In our study, the African-American HD patients had an improvement in fatigue on longitudinal follow-up as compared to non-African-American patients. These results are in concordance with findings from the Dialysis Morbidity and Mortality Study Wave 2, CHOICE and HEMO study, which demonstrated that African-Americans perceive lesser burden of disease than non-African-Americans [8,28,29]. These findings suggest that race may play an important role in determining adaptation to dialysis.

We observed that patients with higher fatigue had significantly worse physical and mental HRQOL and poor sleep quality. Self-reported use of sleep medications was associated with higher baseline fatigue and predicted worsening of fatigue over time. It may be that people who were using sleep medications had poorer sleep quality and thus reported more fatigue, or that fatigue may be a side effect of these medications. Studies are needed to assess whether improving sleep quality (e.g. by using CPAP for patients with obstructive sleep apnea) will reduce fatigue in these patients.

One of the surprising and counterintuitive findings in our study was that longer dialysis vintage was significantly associated with lower fatigue at baseline. The patients in the HEMO study had been on dialysis for an average of 4 years and may represent a self-selected cohort of patients who are healthier than those who died before being enrolled in the study. This association was not seen on longitudinal follow-up which is less susceptible to survivorship bias.

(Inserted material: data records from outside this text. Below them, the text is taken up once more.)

==> config.mk <==
export PLATFORM = sky130hd
export DESIGN_NAME = sync_length_checksum_packet_parser_top
export DESIGN_NICKNAME = d
export VERILOG_FILES = /design/src/rtl/slcpp_pkg.sv /design/src/rtl/sync_length_checksum_packet_parser_top.sv
export SDC_FILE = /design/constraint.sdc
export NUM_CORES = 1
export LEC_CHECK = 0
export ABC_AREA = 1
export BUFFER_PORTS_ARGS = -buffer_cell sky130_fd_sc_hd__buf_4
export CELL_PAD_IN_SITES_DETAIL_PLACEMENT = 1
export CELL_PAD_IN_SITES_GLOBAL_PLACEMENT = 1
export CORE_UTILIZATION = 49
export CTS_BUF_LIST = sky130_fd_sc_hd__clkbuf_16
export DETAILED_ROUTE_END_ITERATION = 7
export GPL_ROUTABILITY_DRIVEN = 0
export PLACE_DENSITY = 0.9
export SKIP_LAST_GASP = 1
export SYNTH_ARGS = -nofsm -noshare
export SYNTH_HDL_FRONTEND = slang
export SYNTH_SLANG_ARGS = --single-unit
==> constraint.sdc <==
create_clock -name clk -period 5 [get_ports clk]
set_clock_uncertainty 0.15 [all_clocks]
set_input_delay 0.25 -clock clk [delete_from_list [all_inputs] [get_ports clk]]
set_output_delay 0.25 -clock clk [all_outputs]
set_load 0.005 [all_outputs]
==> src/rtl/slcpp_pkg.sv <==
// Package for the sync/length/checksum packet parser.
// Holds the byte width, framing constants, error codes and row phase codes.
// No dependencies.
package slcpp_pkg;

    localparam int unsigned DATA_W            = 8;

    localparam logic [7:0] SYNC_BYTE          = 8'hAA;
    localparam logic [7:0] ROW_CODE           = 8'h80;
    localparam logic [7:0] CHECKSUM_BASE      = 8'hFF;
    localparam logic [7:0] MAX_PAYLOAD_RESET  = 8'd169;

    // Error code reported with each result beat
    typedef enum logic [1:0] {
        ERR_NONE     = 2'd0,
        ERR_LENGTH   = 2'd1,
        ERR_CHECKSUM = 2'd2,
        ERR_PARSE    = 2'd3
    } err_code_t;

    // Position of a payload byte within its four-byte row
    typedef enum logic [1:0] {
        PH_CODE = 2'd0,
        PH_LEN  = 2'd1,
        PH_HIGH = 2'd2,
        PH_LOW  = 2'd3
    } row_phase_t;

endpackage

==> src/rtl/sync_length_checksum_packet_parser_top.sv <==
// Sync/length/checksum serial packet parser, top level.
// Depends on slcpp_pkg.
//
// Usage:
//   Input channel: one received serial byte per beat on data_byte, moved
//   when in_valid is high and in_stall is low. Two bytes of 0xAA in a row
//   open a packet, the next byte is the payload length, then the payload
//   (rows of 0x80, ignored length, high byte, low byte), then a checksum.
//   Output channel: one result beat per input beat (packet_ok, raw_value,
//   error_code), moved when out_valid is high and out_stall is low.
//   Registers: a byte is taken into the input register and its result into
//   the result register. Throughput: one byte per cycle unless the receiver
//   stalls, set by the single pass of parser logic between the two registers.
//   When the receiver stalls, the result register holds; the input register
//   keeps taking a byte until it too is full, after which in_stall rises.
//   Reset clears all parser state, sets max_payload_length to 169 and
//   empties both registers. cfg_write_en/cfg_write_data load the maximum
//   payload length; write it only while no byte is in flight.
module sync_length_checksum_packet_parser_top (
    input  logic                            clk,
    input  logic                            rst_n,
    // configuration
    input  logic                            cfg_write_en,
    input  logic [slcpp_pkg::DATA_W-1:0]    cfg_write_data,
    // input channel
    input  logic                            in_valid,
    output logic                            in_stall,
    input  logic [slcpp_pkg::DATA_W-1:0]    data_byte,
    // output channel
    output logic                            out_valid,
    input  logic                            out_stall,
    output logic                            packet_ok,
    output logic [2*slcpp_pkg::DATA_W-1:0]  raw_value,
    output slcpp_pkg::err_code_t            error_code
);
    import slcpp_pkg::*;

    localparam int unsigned SAMPLE_W = 2 * DATA_W;

    // configuration register
    logic [DATA_W-1:0]   max_len_reg;

    // input register
    logic                s1_valid_reg;
    logic [DATA_W-1:0]   s1_byte_reg;

    // parser state
    logic [DATA_W-1:0]   prev_byte_reg,    prev_byte_next;
    logic                in_packet_reg,    in_packet_next;
    logic                have_len_reg,     have_len_next;
    logic [DATA_W-1:0]   byte_pos_reg,     byte_pos_next;
    logic [DATA_W-1:0]   payload_len_reg,  payload_len_next;
    logic [DATA_W-1:0]   run_sum_reg,      run_sum_next;
    row_phase_t          row_phase_reg,    row_phase_next;
    logic [SAMPLE_W-1:0] pend_sample_reg,  pend_sample_next;
    logic                pend_valid_reg,   pend_valid_next;
    logic                parse_fail_reg,   parse_fail_next;
    logic [SAMPLE_W-1:0] commit_reg,       commit_next;

    // result register
    logic                out_valid_reg;
    logic                ok_reg,           ok_next;
    err_code_t           err_reg,          err_next;
    logic [SAMPLE_W-1:0] raw_reg;

    logic                s1_fire;
    logic                s1_load;
    logic                out_free;
    logic [DATA_W-1:0]   b;

    // handshake: input register advances whenever the result register frees
    assign out_free = !out_valid_reg || !out_stall;
    assign s1_fire  = s1_valid_reg && out_free;
    assign in_stall = s1_valid_reg && !out_free;
    assign s1_load  = in_valid && !in_stall;
    assign b        = s1_byte_reg;

    // per-byte parser step
    always_comb
    begin
        prev_byte_next   = b;
        in_packet_next   = in_packet_reg;
        have_len_next    = have_len_reg;
        byte_pos_next    = byte_pos_reg;
        payload_len_next = payload_len_reg;
        run_sum_next     = run_sum_reg;
        row_phase_next   = row_phase_reg;
        pend_sample_next = pend_sample_reg;
        pend_valid_next  = pend_valid_reg;
        parse_fail_next  = parse_fail_reg;
        commit_next      = commit_reg;
        ok_next          = 1'b0;
        err_next         = ERR_NONE;

        if (in_packet_reg)
        begin
            priority if (!have_len_reg)
            begin
                // length byte
                payload_len_next = b;
                have_len_next    = 1'b1;
                byte_pos_next    = '0;
                if (b > max_len_reg)
                begin
                    in_packet_next = 1'b0;
                    err_next       = ERR_LENGTH;
                end
            end
            else if (byte_pos_reg < payload_len_reg)
            begin
                // payload byte: sum always, parse until the first bad row
                run_sum_next  = run_sum_reg + b;
                byte_pos_next = byte_pos_reg + 1'b1;
                if (!parse_fail_reg)
                begin
                    unique case (row_phase_reg)
                        PH_CODE:
                        begin
                            if (b != ROW_CODE)
                                parse_fail_next = 1'b1;
                            else
                                row_phase_next = PH_LEN;
                        end
                        PH_LEN:
                            row_phase_next = PH_HIGH;
                        PH_HIGH:
                        begin
                            pend_sample_next = {b, pend_sample_reg[DATA_W-1:0]};
                            row_phase_next   = PH_LOW;
                        end
                        PH_LOW:
                        begin
                            pend_sample_next = {pend_sample_reg[SAMPLE_W-1:DATA_W], b};
                            pend_valid_next  = 1'b1;
                            row_phase_next   = PH_CODE;
                        end
                        default:
                            row_phase_next = PH_CODE;
                    endcase
                end
            end
            else
            begin
                // checksum byte closes the packet
                if ((CHECKSUM_BASE - run_sum_reg) == b)
                begin
                    if (parse_fail_reg || (row_phase_reg != PH_CODE))
                        err_next = ERR_PARSE;
                    else
                    begin
                        ok_next = 1'b1;
                        if (pend_valid_reg)
                            commit_next = pend_sample_reg;
                    end
                end
                else
                    err_next = ERR_CHECKSUM;
                in_packet_next = 1'b0;
            end
        end

        // sync search, also right after a packet closes
        if (!in_packet_next && (b == SYNC_BYTE) && (prev_byte_reg == SYNC_BYTE))
        begin
            in_packet_next  = 1'b1;
            have_len_next   = 1'b0;
            byte_pos_next   = '0;
            run_sum_next    = '0;
            row_phase_next  = PH_CODE;
            pend_valid_next = 1'b0;
            parse_fail_next = 1'b0;
        end
    end

    // configuration register
    always_ff @(posedge clk or negedge rst_n)
    begin
        if (!rst_n)
            max_len_reg <= MAX_PAYLOAD_RESET;
        else if (cfg_write_en)
            max_len_reg <= cfg_write_data;
    end

    // input register
    always_ff @(posedge clk or negedge rst_n)
    begin
        if (!rst_n)
            s1_valid_reg <= 1'b0;
        else if (s1_load)
            s1_valid_reg <= 1'b1;
        else if (s1_fire)
            s1_valid_reg <= 1'b0;
    end

    always_ff @(posedge clk)
    begin
        if (s1_load)
            s1_byte_reg <= data_byte;
    end

    // parser state
    always_ff @(posedge clk or negedge rst_n)
    begin
        if (!rst_n)
        begin
            prev_byte_reg   <= '0;
            in_packet_reg   <= 1'b0;
            have_len_reg    <= 1'b0;
            byte_pos_reg    <= '0;
            payload_len_reg <= '0;
            run_sum_reg     <= '0;
            row_phase_reg   <= PH_CODE;
            pend_sample_reg <= '0;
            pend_valid_reg  <= 1'b0;
            parse_fail_reg  <= 1'b0;
            commit_reg      <= '0;
        end
        else if (s1_fire)
        begin
            prev_byte_reg   <= prev_byte_next;
            in_packet_reg   <= in_packet_next;
            have_len_reg    <= have_len_next;
            byte_pos_reg    <= byte_pos_next;
            payload_len_reg <= payload_len_next;
            run_sum_reg     <= run_sum_next;
            row_phase_reg   <= row_phase_next;
            pend_sample_reg <= pend_sample_next;
            pend_valid_reg  <= pend_valid_next;
            parse_fail_reg  <= parse_fail_next;
            commit_reg      <= commit_next;
        end
    end

    // result register
    always_ff @(posedge clk or negedge rst_n)
    begin
        if (!rst_n)
            out_valid_reg <= 1'b0;
        else if (out_free)
            out_valid_reg <= s1_valid_reg;
    end

    always_ff @(posedge clk)
    begin
        if (s1_fire)
        begin
            ok_reg  <= ok_next;
            err_reg <= err_next;
            raw_reg <= commit_next;
        end
    end

    assign out_valid  = out_valid_reg;
    assign packet_ok  = ok_reg;
    assign raw_value  = raw_reg;
    assign error_code = err_reg;

`ifndef NO_ASSERTIONS
    // a good packet never carries an error code
    assert property (@(posedge clk) disable iff (!rst_n)
        (s1_fire && ok_next) |-> (err_next == ERR_NONE))
        else $error("packet_ok raised together with an error code");

    // input side stalls only while both registers are held
    assert property (@(posedge clk) disable iff (!rst_n)
        in_stall |-> (s1_valid_reg && out_valid_reg && out_stall))
        else $error("input stalled without a full pipeline");

    // the committed sample moves only on a good packet
    assert property (@(posedge clk) disable iff (!rst_n)
        (s1_fire && !ok_next) |=> (commit_reg == $past(commit_reg)))
        else $error("raw value changed without a good packet");

    // a length abort leaves the packet unless the byte itself restarts sync
    assert property (@(posedge clk) disable iff (!rst_n)
        (s1_fire && (err_next == ERR_LENGTH) && (b != SYNC_BYTE)) |=> !in_packet_reg)
        else $error("still in packet after a length abort");

    // no result beat is lost while the receiver stalls
    assert property (@(posedge clk) disable iff (!rst_n)
        (out_valid_reg && out_stall) |=> out_valid_reg)
        else $error("result dropped while stalled");
`endif

endmodule

# After elaboration in Yosys (flattened, before gate mapping)
# Cells that the tools add are included.
# Widths: inputs -> output; s select.
[word_totals]
latch_bits = 0
register_bits = 107
inputBits = 21
word_cells = 118
mem_count = 0
ramBits = 0
out_inout_bits = 21
romBits = 0
[classes]
n_reduce_logical = 28
order_cmp = 2
n_shift = 0
addsub = 3
eq_ne = 10
mul = 0
bitwise_logic = 6
n_mux = 50
n_div = 0
[op_table]
columns = ["cell", "count"]
rows = [
  ["$mux 16", 6],
  ["$mux 8", 8],
  ["$pmux 16 s2", 1],
  ["$mux 1", 24],
  ["$mux 2", 10],
  ["$eq 8x8->1 const B", 2],
  ["$reduce_and 7->1", 2],
  ["$reduce_and 6->1", 2],
  ["$reduce_bool 2->1", 6],
  ["$add 8x1->8 const B", 1],
  ["$add 8x8->8", 1],
  ["$eq 8x8->1", 1],
  ["$gt 8x8->1", 1],
  ["$lt 8x8->1", 1],
  ["$ne 8x8->1 const B", 1],
  ["$pmux 2 s4", 1],
  ["$sub 8x8->8 const A", 1],
  ["$not 1->1", 6],
  ["$reduce_and 3->1", 2],
  ["$logic_and 1x1->1", 5],
  ["$logic_not 1->1", 5],
  ["$eq 2x2->1 const B", 2],
  ["$reduce_and 4->1", 1],
  ["$reduce_or 4->1", 1],
  ["other kinds (7)", 8],
]

# Depth between registers and ports, before layout
[logic_depth]
depth_word = 9
depth_mapped = 15
ltp_nobuf = 14

# Worst setup path after synthesis
# OpenSTA, ideal clock, no wires.
[synth_path]
kind = "reg-to-reg"
from = "register s1_byte_reg[3], in the netlist b[3]"
to = "register raw_reg[11], in the netlist raw_value[11] (data pin)"
path_slack_ps = 2802
path_stages_with_launch = 11
n_path_buf = 1
setup_time_ps = 249
arrival_ps = 1799
path_cell_list = "edfxtp_1 -> ha_1 -> nand2_1 -> nor2_1 -> nand3_2 -> nor3_2 -> nand2_2 -> buf_6 -> or2_1 -> nand2_1 -> inv_1"
[synth_via]
elab_chain_len = 5
[synth_lines]
columns = ["element", "line_no", "text"]
rows = [
  ["start, declared", "sync_length_checksum_packet_parser_top.sv:45", "logic [DATA_W-1:0] s1_byte_reg;"],
  ["start signal, assigned", "sync_length_checksum_packet_parser_top.sv:198", "s1_byte_reg <= data_byte;"],
  ["$eq 8x8->1", "sync_length_checksum_packet_parser_top.sv:145", "if ((CHECKSUM_BASE - run_sum_reg) == b)"],
  ["$mux 16", "sync_length_checksum_packet_parser_top.sv:145", ""],
  ["$mux 16", "sync_length_checksum_packet_parser_top.sv:109", "else if (byte_pos_reg < payload_len_reg)"],
  ["$mux 16", "sync_length_checksum_packet_parser_top.sv:97", "priority if (!have_len_reg)"],
  ["$mux 16", "sync_length_checksum_packet_parser_top.sv:95", "if (in_packet_reg)"],
  ["net commit_next[11]", "sync_length_checksum_packet_parser_top.sv:58", "logic [SAMPLE_W-1:0] commit_reg, commit_next;"],
  ["end signal, assigned", "sync_length_checksum_packet_parser_top.sv:249", "raw_reg <= commit_next;"],
  ["end, declared", "sync_length_checksum_packet_parser_top.sv:64", "logic [SAMPLE_W-1:0] raw_reg;"],
]
# The timed path passes the listed nets, and every way through them passes these cells.
# A chain may end at the register's enable or synchronous reset.

# Worst setup path after layout
[layout_path]
from = "register s1_byte_reg[0], in the netlist b[0]"
to = "register row_phase_reg[1]"
[layout_via]
elab_chain_len = 9
word_cells_on_any_way = 16
classes_between = "order compare: 1; eq/ne: 4; mux: 4; reduce/logical: 7"
[layout_lines]
columns = ["element", "line_no", "text"]
rows = [
  ["$gt 8x8->1", "sync_length_checksum_packet_parser_top.sv:103", "if (b > max_len_reg)"],
  ["$mux 1", "sync_length_checksum_packet_parser_top.sv:103", ""],
  ["$mux 1", "sync_length_checksum_packet_parser_top.sv:97", ""],
  ["$mux 1", "sync_length_checksum_packet_parser_top.sv:95", ""],
  ["$logic_not 1->1", "sync_length_checksum_packet_parser_top.sv:163", "if (!in_packet_next && (b == SYNC_BYTE) && (prev_byte_reg == SYNC_BYTE))"],
  ["$logic_and 1x1->1 (2 in series)", "sync_length_checksum_packet_parser_top.sv:163", ""],
  ["$ne 3x3->1 (no line) (tied with other cells)", "-", ""],
  ["$reduce_and 6->1 (no line)", "-", ""],
  ["end signal, assigned", "sync_length_checksum_packet_parser_top.sv:226", "row_phase_reg <= row_phase_next;"],
  ["end, declared", "sync_length_checksum_packet_parser_top.sv:54", "row_phase_t row_phase_reg, row_phase_next;"],
]
# Several ways; a longest one is shown, not always the timed one.

==> results_dict.tcl <==
set metrics [dict create \
    drtIter0Drc 317 \
    ioPinCount 42 \
    cts-buffers-inserted 9 \
    pwr_density_cell_nw_per_um2 409 \
    nFillCells 1226 \
    syn_area_um2 5320 \
    fp.dieH_um 106 \
    worstSetupStartpointType "flip-flop" \
    hold_violations 0 \
    die-width_um 106 \
    power_leakage_nw 3.22 \
    synth-edff-count 27 \
    hold_class "in -> reg" \
    critical_path_class "reg -> reg" \
    cap_violations 0 \
    yosysWarningCount 0 \
    clockBufferDepth 2 \
    via_count 4449 \
    ant_nets 0 \
    clk_pin_slew_ns 0.08 \
    dp_hpwl_um 10000 \
    dpl_worst_slack_ns 2.18 \
    setup_viol 0 \
    insertedDiodeCount 0 \
    drv_slew 0 \
    cp_slowest_cell "edfxtp_1" \
    cts_resized 0 \
    cpMostUsedCell "nand2_1" \
    critPathRequiredTime_ns 5.06 \
    antenna_found_initial 0 \
    viasPerCell 5.55 \
    min_period_ns 3.01 \
    final_util_pct 59.7 \
    period_share_pct 60.2 \
    die-area_um2 11300 \
    ys_ff_latch 107 \
    syn_area_per_cell_um2 8.81 \
    synth-main-ff-cell "dfrtp_1" \
    portBuffers 41 \
    cts_max_level 3 \
    fin_tns_setup_ns 0 \
    cts_setup_buffers 0 \
    dr.pass1.iters 5 \
    area_delta_synth_final_pct 16.9 \
    grt_max_degree 81 \
    post-route-drc-count 0 \
    core_area_um2 10400 \
    grt_pass1_vias 5010 \
    nNetsFinal 711 \
    synthesis.nets 654 \
    grt_pass1_wl_um 26300 \
    track_usage_pct 31.6 \
    async_flop_share_pct 74.8 \
    cp_cell_sequence "inv_1 > ha_1 > nand2_1 > nor2_1 > a21oi_1 > a21oi_1 > nand2_1 > nand3_1 > o211ai_1 > nand2_1" \
    crit_arrival_ns 3.08 \
    ctsRootBufferMaster "clkbuf_16" \
    seq_area_frac_synth_pct 52.9 \
    outcome "finished clean" \
    path_max_fanout 13 \
    ir_worst_vdd_v 0.000348 \
    row_count 37 \
    slowest_delay_ns 0.55 \
    wirelength_um 16200 \
    worst_pin_slew_ns 1.05 \
    synth_cell_types 38 \
    gr-total-overflow 0 \
    cts_tree "built" \
    cts_hold_buf 17 \
    slew_headroom_pct 29.7 \
    rsz0062_at_grt "false" \
    drive_above_1_share_pct 12.3 \
    start_util_pct 51.1 \
    hold_slack_ns 0.0317 \
    fmax_mhz 332 \
    clk-insertion-delay-late_ns 0.36 \
    cts_num_sinks 107 \
    cp-end-kind "flip-flop" \
    fin_ws_ns 1.99 \
    wl_per_cell_um 20.2 \
    syn_inst 604 \
]
==> synthesized netlist by cell type, types with 6 or more instances <==
master / number / area [µm²]
a21oi_1: 19 / 95.1
buf_2: 7 / 35.0
dfrtp_1: 76 / 1900
edfxtp_1: 27 / 811
ha_1: 28 / 350
inv_1: 89 / 334
nand2_1: 162 / 608
nand3_1: 33 / 165
nand4_1: 11 / 68.8
nor2_1: 32 / 120
o21ai_0: 46 / 230
o21ai_1: 6 / 30.0
xor2_1: 8 / 70.1
==> final cells by class <==
cell class,count,area [µm²],share of cell area (%)
Multi-Input combinational cell,390,2090,33.6
Tap cell,136,170,2.74
Sequential cell,107,2820,45.3
Inverter,93,349,5.61
Timing Repair Buffer,60,493,7.93
Clock buffer,11,275,4.43
Clock inverter,5,26.3,0.422
==> through the flow <==
| step | total power, W | cell area, µm² | std cells |
|---|---|---|---|
| after global placement | 0.00172 | 5740 | 769 |
| after CTS | 0.00254 | 6220 | 802 |
| after global routing | 0.00268 | 6220 | 802 |
| final | 0.00255 | 6220 | 802 |
| after detailed placement | 0.00179 | 5750 | 769 |
| after floorplan | 0.00156 | 5320 | 604 |
==> layer usage <==
metal | vias up | wire, µm | global-route usage, %
met5 | - | 0 | 0
met2 | 116 | 8670 | 57.1
met4 | 0 | 651 | 15.7
met3 | 50 | 685 | 7.97
li1 | 2041 | - | -
met1 | 2242 | 6170 | 34.1
==> where the power goes <==
| part | internal [W] | switching, W |
|---|---|---|
| clock | 0.000395 | 0.000332 |
| sequential | 0.00103 | 0.000103 |
| combinational | 0.000256 | 0.000430 |
| total | 0.00168 | 0.000865 |
==> logic make-up (layout without fill, tap and decap cells) <==
kind of cell / count (synthesis) / after routing / synth area share [%]
AO/OA/AOI/OAI: 80 / 80 / 7.92
XOR/XNOR: 13 / 13 / 2.14
adder cells (fa/ha/maj): 29 / 29 / 6.96
buffers and inverters: 107 / 169 / 7.92
flip-flops: 107 / 107 / 52.9
multiplexers: 1 / 1 / 0.212
AND/OR/NAND/NOR: 267 / 267 / 21.9
==> worst max-delay path, delay by kind of cell (launching register included) <==
kind / cells / cell delay [ns]
simple gates: 5 / 0.85
fa+ha+maj: 1 / 0.36
compound gates: 3 / 0.70
flops: 1 / 0.55
buf+inv: 1 / 0.23
==> placed cells by master, fill, tap and decap left out, types with 3 or more instances in the layout <==
master         netlist  layout
dlygate4sd3_1        0      17
inv_1               89      91
o21ai_1              6       6
dfrtp_1             76      76
xor2_1               8       8
nand2_2              4       4
o21ai_0             46      46
edfxtp_1            27      27
nand4_1             11      11
buf_4                1      43
a21o_1               3       3
nor3_2               3       4
clkbuf_16            0      11
or2_2                5       5
a21oi_1             19      19
nand3_1             33      33
nand2_1            162     162
dfstp_2              4       4
nor3_1               5       4
ha_1                28      28
nor2_1              32      32
xnor2_1              5       5
or2_1                4       4
$ cat src/design/magnetic_encoder_multiturn_tracker_top_defines.svh
// ----------------------------------------------------------------------------
// magnetic encoder multiturn tracker assertion macros
// shared checker helpers, compiled out when NO_ASSERTIONS is set
// ----------------------------------------------------------------------------
`ifndef MAGNETIC_ENCODER_MULTITURN_TRACKER_TOP_DEFINES_SVH
`define MAGNETIC_ENCODER_MULTITURN_TRACKER_TOP_DEFINES_SVH

`ifndef NO_ASSERTIONS
// same-cycle implication, disabled while in reset
`define MMT_ASSERT_SAME(label, clk, rst_n, ante, cons) \
  label: assert property (@(posedge clk) disable iff (!rst_n) (ante) |-> (cons)) \
    else $error("mmt assertion failed");
// next-cycle implication, disabled while in reset
`define MMT_ASSERT_NEXT(label, clk, rst_n, ante, cons) \
  label: assert property (@(posedge clk) disable iff (!rst_n) (ante) |=> (cons)) \
    else $error("mmt assertion failed");
`else
`define MMT_ASSERT_SAME(label, clk, rst_n, ante, cons)
`define MMT_ASSERT_NEXT(label, clk, rst_n, ante, cons)
`endif

`endif

$ cat src/design/mmt_pkg.sv
// ----------------------------------------------------------------------------
// mmt_pkg
// shared codes and constants of the multiturn encoder tracker
// ----------------------------------------------------------------------------
package mmt_pkg;

  // operation codes of an input transaction
  localparam logic OP_READ = 1'b0;
  localparam logic OP_ZERO = 1'b1;

  // configuration register indexes
  localparam logic CFG_STEPS_PER_REV = 1'b0;
  localparam logic CFG_INVERT        = 1'b1;

  localparam int unsigned CFG_ADDR_W = 1;
  localparam int unsigned CFG_DATA_W = 16;

  localparam logic [15:0] SPR_RESET = 16'd3200;

  // turn geometry, as 14-bit signed delta values
  localparam logic signed [13:0] HALF_TURN = 14'sd2048;
  localparam logic signed [13:0] FULL_TURN = 14'sd4096;

  // tenths of a degree per turn and the turn resolution shift
  localparam logic [23:0]  TENTHS_PER_TURN = 24'd3600;
  localparam int unsigned  TURN_SHIFT      = 12;

  // status byte bit positions
  localparam int unsigned ST_DETECT_BIT = 5;
  localparam int unsigned ST_WEAK_BIT   = 4;
  localparam int unsigned ST_STRONG_BIT = 3;

  // how the position stage updates the position
  typedef enum logic [1:0] {
    POS_HOLD,
    POS_ORIGIN,
    POS_SCALE
  } pos_mode_t;

endpackage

Our study has a number of strengths from using participants in the HEMO study who reflect a diverse, multicenter sample of maintenance HD patients. The HEMO study facilitated highly successful longitudinal data collection, making the results of our longitudinal analysis very important and reliable. Also, ours is the largest study assessing fatigue and survival in this patient population. Additionally, the HEMO study collected data on cause-specific mortality and cardiac hospitalizations, thus allowing us to analyze the effect of fatigue on these specific outcomes. By using the novel approach of joint modeling, we accounted for the association between the longitudinal change in fatigue and survival when estimating the effect of fatigue and survival. This modeling approach also addresses selection and survivor bias as mentioned above.

There are several limitations to our study. First, the HEMO study enrolled only prevalent dialysis patients, and thus the findings may not generalize to patients who are initiating dialysis. However, our findings do provide a glimpse into how patients can expect to feel once they are established on maintenance dialysis. Moreover, we found no differences in baseline fatigue when stratified by dialysis vintage. Additionally, although the HEMO study enrolled participants from 1995 to 2000, our results are still likely valid today as few, if any, advancements in the technique of delivering HD have shown to improve HRQOL in these patients [30]. Also, these are selected clinical trial patients, which may limit the generalizability of our findings. Second, depression was not assessed in the HEMO study. Depression, as well as the medications used to treat it, can affect fatigue and sleep and can be a potential confounding factor. Future studies should aim at measuring depression, and its treatment and fatigue concurrently. Third, the SF-36 vitality scale may fail to fully capture people with more severe fatigue. However, this instrument has been extensively used to assess fatigue in the general population and other chronic health conditions, allowing for comparison with these populations. Future work should consider instruments which reliably measure more severe fatigue.

In conclusion, the results of our study provide clinically relevant information on predictors of fatigue in the ESRD population. Some of these, such as sleep quality and albumin levels may be modifiable and amenable to interventions. Baseline fatigue and longitudinal changes in fatigue over time may influence the risk of death. Future work should focus on investigating the impact of potential pharmacological or exercise-based interventions to mitigate fatigue, such as those used for cancer-related fatigue [31,32]. This may help improve survival and HRQOL in this growing and chronically ill patient population.